**Exercise details**
In the entries that follow, identify the line containing "after CTS | 0.417 | 0.729 | 0.697" and return it together with all later lines, exactly as they appear.

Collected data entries
------------------------

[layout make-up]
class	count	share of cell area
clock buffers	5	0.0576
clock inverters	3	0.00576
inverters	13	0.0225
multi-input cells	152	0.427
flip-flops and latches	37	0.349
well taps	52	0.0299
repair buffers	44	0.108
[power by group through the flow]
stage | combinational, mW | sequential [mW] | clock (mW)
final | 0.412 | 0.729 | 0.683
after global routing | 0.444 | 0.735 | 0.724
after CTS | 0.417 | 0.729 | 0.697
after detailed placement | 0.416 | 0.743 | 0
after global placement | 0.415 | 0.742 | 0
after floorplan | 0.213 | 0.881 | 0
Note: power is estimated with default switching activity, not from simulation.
===== config.mk =====
export PLATFORM = sky130hd
export DESIGN_NAME = seg7_scan_reader
export DESIGN_NICKNAME = d
export VERILOG_FILES = /design/src/rtl/seg7_pkg.sv /design/src/rtl/seg7_glyph_decoder.sv /design/src/rtl/seg7_scan_reader.sv
export SDC_FILE = /design/constraint.sdc
export NUM_CORES = 1
export LEC_CHECK = 0
export CORE_MARGIN = 2
export CORE_UTILIZATION = 57
export CTS_CLUSTER_DIAMETER = 150
export DETAILED_ROUTE_END_ITERATION = 10
export PLACE_DENSITY = 0.94
export SYNTH_ARGS = -nofsm -noshare
export SYNTH_HDL_FRONTEND = slang
export SYNTH_SLANG_ARGS = --single-unit

===== constraint.sdc =====
create_clock -name clk -period 7.7 [get_ports clk]
set_clock_uncertainty 0.15 [all_clocks]
set_input_delay 1.925 -clock clk [delete_from_list [all_inputs] [get_ports clk]]
set_output_delay 1.925 -clock clk [all_outputs]
set_load 0.02 [all_outputs]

------------------------

**Response area**
after CTS | 0.417 | 0.729 | 0.697
after detailed placement | 0.416 | 0.743 | 0
after global placement | 0.415 | 0.742 | 0
after floorplan | 0.213 | 0.881 | 0
Note: power is estimated with default switching activity, not from simulation.
===== config.mk =====
export PLATFORM = sky130hd
export DESIGN_NAME = seg7_scan_reader
export DESIGN_NICKNAME = d
export VERILOG_FILES = /design/src/rtl/seg7_pkg.sv /design/src/rtl/seg7_glyph_decoder.sv /design/src/rtl/seg7_scan_reader.sv
export SDC_FILE = /design/constraint.sdc
export NUM_CORES = 1
export LEC_CHECK = 0
export CORE_MARGIN = 2
export CORE_UTILIZATION = 57
export CTS_CLUSTER_DIAMETER = 150
export DETAILED_ROUTE_END_ITERATION = 10
export PLACE_DENSITY = 0.94
export SYNTH_ARGS = -nofsm -noshare
export SYNTH_HDL_FRONTEND = slang
export SYNTH_SLANG_ARGS = --single-unit

===== constraint.sdc =====
create_clock -name clk -period 7.7 [get_ports clk]
set_clock_uncertainty 0.15 [all_clocks]
set_input_delay 1.925 -clock clk [delete_from_list [all_inputs] [get_ports clk]]
set_output_delay 1.925 -clock clk [all_outputs]
set_load 0.02 [all_outputs]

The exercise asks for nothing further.